Delante de la valla, por la parte de fuera junto al camino, crecía un enorme cardo; su raíz era vigorosa y vivaz, y se ramificaba de tal modo, que él sólo formaba un matorral. Nadie se paraba a mirarlo, excepto el viejo asno que tiraba del carro de la lechera. El animal estiraba el cuello hacia la planta y le decía: "¡Qué hermoso eres! Te comería". Pero el ronzal no era bastante largo para que el pollino pudiese alcanzarlo.
Habían llegado numerosos invitados al palacio: nobles parientes de la capital, jóvenes y lindas muchachas, y entre ellas una señorita llegada de muy lejos, de Escocia. Era de alta cuna, rica en dinero y en propiedades, lo que se dice un buen partido. Así lo pensaba más de un joven soltero, y las madres estaban de acuerdo.
Los jóvenes salieron a correr por el césped y a jugar al "crocket"; pasearon luego entre las flores, y cada una de las muchachas cogió una y la puso en el ojal de un joven. La señorita escocesa estuvo buscando largo rato sin encontrar ninguna a su gusto, hasta que, al mirar por encima de la valla, se dio cuenta del gran cardo del exterior, con sus grandes flores azules y rojas. Sonrió al verlo y pidió al hijo de la casa que le cortase una de ellas.
- Es la flor de Escocia - dijo -. Figura en el escudo de mi país. Dámela.
El joven eligió la más bonita y se pinchó los dedos, como si la flor hubiese crecido en un espinoso rosal.
La damita puso el cardo en el ojal del joven, quien se sintió muy halagado por ello. Todos los demás habrían cedido muy a gusto la flor respectiva a cambio de aquélla, obsequio de las lindas manos de la señorita escocesa. Y si el hijo de la casa se sentía honrado, ¡qué no se sentiría la planta! Parecióle como si por todos sus tejidos corrieran rocío y rayos de sol.

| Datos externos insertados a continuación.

From an optimization exercise on the open Yosys and OpenROAD flow, aimed at small area and few clock cycles; shortcuts taken in it are not production practice. At most, simulation tests tie the RTL to the original design; equivalence was not proved.

== the reference run ==
// conv_top
module conv_top (
	input  logic                  clk,
	input  logic                  rst,
	input  logic                  coef_valid,
	output logic                  coef_ready,
	input  logic [16-1:0]  coef_data,
	input  logic                  pix_valid,
	output logic                  pix_ready,
	input  logic [8-1:0]      pix_data,
	output logic                  out_valid,
	input  logic                  out_ready,
	output logic [2-1:0][20-1:0]     out_data,
	output logic [$clog2(8)-1:0]        out_row,
	output logic [$clog2(8)-1:0]        out_col,
	output logic                  frame_done
);
Size in the first run: ~3,700 cells after synthesis, about 480 flip-flops, ~79 I/O pins, ~40,000 µm² of cells after synthesis.
Settings: LEC_CHECK=0, ABC_AREA=1, CAP_MARGIN=20, CORE_MARGIN=2, CORE_UTILIZATION=50, SLEW_MARGIN=20; clock period 7.0 ns.
run.sh (not shown) runs the stock make flow with config.mk's settings and CLKGATE_MAP_FILE= SYNTH_SCRIPT=/design/flow/synth_recipe.tcl, a recipe that flattens the netlist after the stock synthesis.
Testbench counts of the reference run, summed over its fixed seeds: cycles 3,240.
For the trial run, these inputs were changed with respect to the reference run:
diff --git a/flow/design.v b/flow/design.v
--- a/flow/design.v
+++ b/flow/design.v
@@ -17,24 +17,23 @@
 	input  wire [7:0] x6,
 	input  wire [7:0] w6,
 	input  wire [7:0] x7,
 	input  wire [7:0] w7,
 	input  wire [7:0] x8,
 	input  wire [7:0] w8,
 	input  wire [8:0] p0,
 	input  wire [8:0] p1,
 	input  wire [8:0] p2,
 	input  wire [8:0] p3,
 	input  wire [15:0] b,
-	output wire [19:0] ya,
-	output wire [19:0] yb
+	output wire [19:0] y
 );
 	wire d0a0 = x0[0] & ~x1[0];
 	wire d0b0 = ~x0[0] & x1[0];
 	wire d0c0 = x0[0] & x1[0];
 	wire d0t0_0 = (d0a0 & w0[0]) | (d0b0 & w1[0]) | (d0c0 & p0[0]);
 	wire d0t0_1 = (d0a0 & w0[1]) | (d0b0 & w1[1]) | (d0c0 & p0[1]);
 	wire d0t0_2 = (d0a0 & w0[2]) | (d0b0 & w1[2]) | (d0c0 & p0[2]);
 	wire d0t0_3 = (d0a0 & w0[3]) | (d0b0 & w1[3]) | (d0c0 & p0[3]);
 	wire d0t0_4 = (d0a0 & w0[4]) | (d0b0 & w1[4]) | (d0c0 & p0[4]);
 	wire d0t0_5 = (d0a0 & w0[5]) | (d0b0 & w1[5]) | (d0c0 & p0[5]);
 	wire d0t0_6 = (d0a0 & w0[6]) | (d0b0 & w1[6]) | (d0c0 & p0[6]);
@@ -1410,24 +1409,23 @@
 	wire n947 = (n841 & n892) | (n948 & n894);
 	wire n951 = n847 ^ n895;
 	wire n949 = n951 ^ n897;
 	wire n950 = (n847 & n895) | (n951 & n897);
 	wire n954 = n848 ^ n900;
 	wire n952 = n954 ^ n898;
 	wire n953 = (n848 & n900) | (n954 & n898);
 	wire n955 = n901 ^ n903;
 	wire n956 = n901 & n903;
 	wire [19:0] ra = {1'b1, n904, n955, n950, n947, n944, n941, n938, n935, n932, n929, n926, n923, n920, n917, n915, n912, n910, n907, n906};
 	wire [19:0] rb = {1'b0, n956, n953, n952, n949, n946, n943, n940, n937, n934, n931, n928, n925, n922, n919, n916, n914, n911, n909, 1'b0};
-	assign ya = ra;
-	assign yb = rb;
+	assign y = ra + rb;
 endmodule
 `default_nettype wire
 `default_nettype none
 `timescale 1ns/1ns
 module conv_top (
 	input  logic                  clk,
 	input  logic                  rst,
 	input  logic                  coef_valid,
 	output logic                  coef_ready,
 	input  logic [16-1:0]  coef_data,
 	input  logic                  pix_valid,
@@ -1515,44 +1513,36 @@
 			qc <= qc_n;
 			out_valid <= win_n;
 		end
 		else if (out_ready)
 		begin
 			out_valid <= 1'b0;
 		end
 	end
 	assign out_row = qr;
 	assign out_col = qc;
 	assign frame_done = out_valid && out_ready && (qr == 3'd5) && (qc == 3'd5);
-	logic [2-1:0][20-1:0] sum_a, sum_b, sum_aq, sum_bq;
+	logic [2-1:0][20-1:0] sum_d;
 	for (genvar c = 0; c < 2; c++)
 	begin : g_ch
 		conv_sum9 u_sum9 (
 			.x0(s[17]), .w0(wq[c*9+0]),
 			.x1(s[16]), .w1(wq[c*9+1]),
 			.x2(s[15]), .w2(wq[c*9+2]),
 			.x3(s[9]),  .w3(wq[c*9+3]),
 			.x4(s[8]),  .w4(wq[c*9+4]),
 			.x5(s[7]),  .w5(wq[c*9+5]),
 			.x6(s[1]),  .w6(wq[c*9+6]),
 			.x7(s[0]),  .w7(wq[c*9+7]),
 			.x8(pix_data), .w8(wq[c*9+8]),
 			.p0(pq[c*4+0]), .p1(pq[c*4+1]), .p2(pq[c*4+2]), .p3(pq[c*4+3]),
 			.b(bq[c]),
-			.ya(sum_a[c]),
-			.yb(sum_b[c])
+			.y(sum_d[c])
 		);
 	end
 	always_ff @(posedge clk)
 	begin
 		if (pix_acc)
-		begin
-			sum_aq <= sum_a;
-			sum_bq <= sum_b;
-		end
-	end
-	for (genvar c = 0; c < 2; c++)
-	begin : g_out
-		assign out_data[c] = sum_aq[c] + sum_bq[c];
+			out_data <= sum_d;
 	end
 endmodule
 `default_nettype wire
## What came out
Higher number of non-clock buffers goes to the trial run over the reference run. Of the two values seen for source of the critical timing path, s[59] was produced by the reference run and s[130] by the trial run. Summary — wire length after detailed routing, the trial run relative to the reference run: higher, by 9600 µm. Relative to the reference run, cell count has increased by about 4% in the trial run. The CTS clock-pin slew for the worst setup and hold paths of the reference run and that of the trial run are within noise of each other. Total stage count of the critical path for the trial run: 10 up relative to the reference run. Per the comparison of the trial run with the reference run, cell area after layout went up 1200 µm², share of synthesized area occupied by flip-flops and latches went down 1.5 points, worst setup margin went down 480 ps, flip-flop and latch share of the layout cell area went down 3.1 points.
The RTL of the trial run was laid out without a check of its function.

## separate check: timing with driven ports
How much do the figures lean on ideal ports? The routed layouts below were timed once more, with nothing changed but the port constraints. Step 1, drivers: a clkbuf_16 drives clk and a buf_2 each remaining input, both assumed. Step 2 moves the port delays by t, midway between the first and last clock arrival at a register: inputs arrive t later, outputs are due t later. That takes back most of the time a late clock gives input paths. Slacks: ideal ports / drivers / drivers and shift; pairs: ideal ports / drivers.
run	t (ns)	setup WS [ns]	worst setup path at the end
the reference run	0.716	0.684 / 0.684 / 0.515	input to register
the trial run	0.709	0.205 / 0.205 / -0.309	input to register
With both steps, setup timing fails in the trial run, where it was met with ideal ports. The setup slack of the trial run, which loses most, moves by 0.000 ns with the drivers and by -0.514 ns with both steps.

"Resulta, pues, que soy mucho más de lo que pensaba - dijo el cardo para sus adentros -. Mi puesto era dentro del vallado, y no fuera. Es que a veces lo sitúan a uno de modo bien raro en el mundo. Pero ahora al menos tengo uno de los míos del otro lado de la valla, y en un ojal por añadidura".
La planta contaba aquel hecho a cada nueva yema que se abría y desplegaba, y no transcurrirían muchos días sin que el cardo se enterase, no por los hombres ni por el parloteo de los pájaros, sino por el propio aire - que recoge y propaga todos los rumores, tanto de las avenidas más apartadas del jardín como de los salones del palacio, cuyas ventanas y puertas están abiertas -, que el joven que recibiera de la linda escocesa la flor de cardo, se había ganado también su corazón y su mano. Formaban una magnífica pareja, y ella era un buen partido.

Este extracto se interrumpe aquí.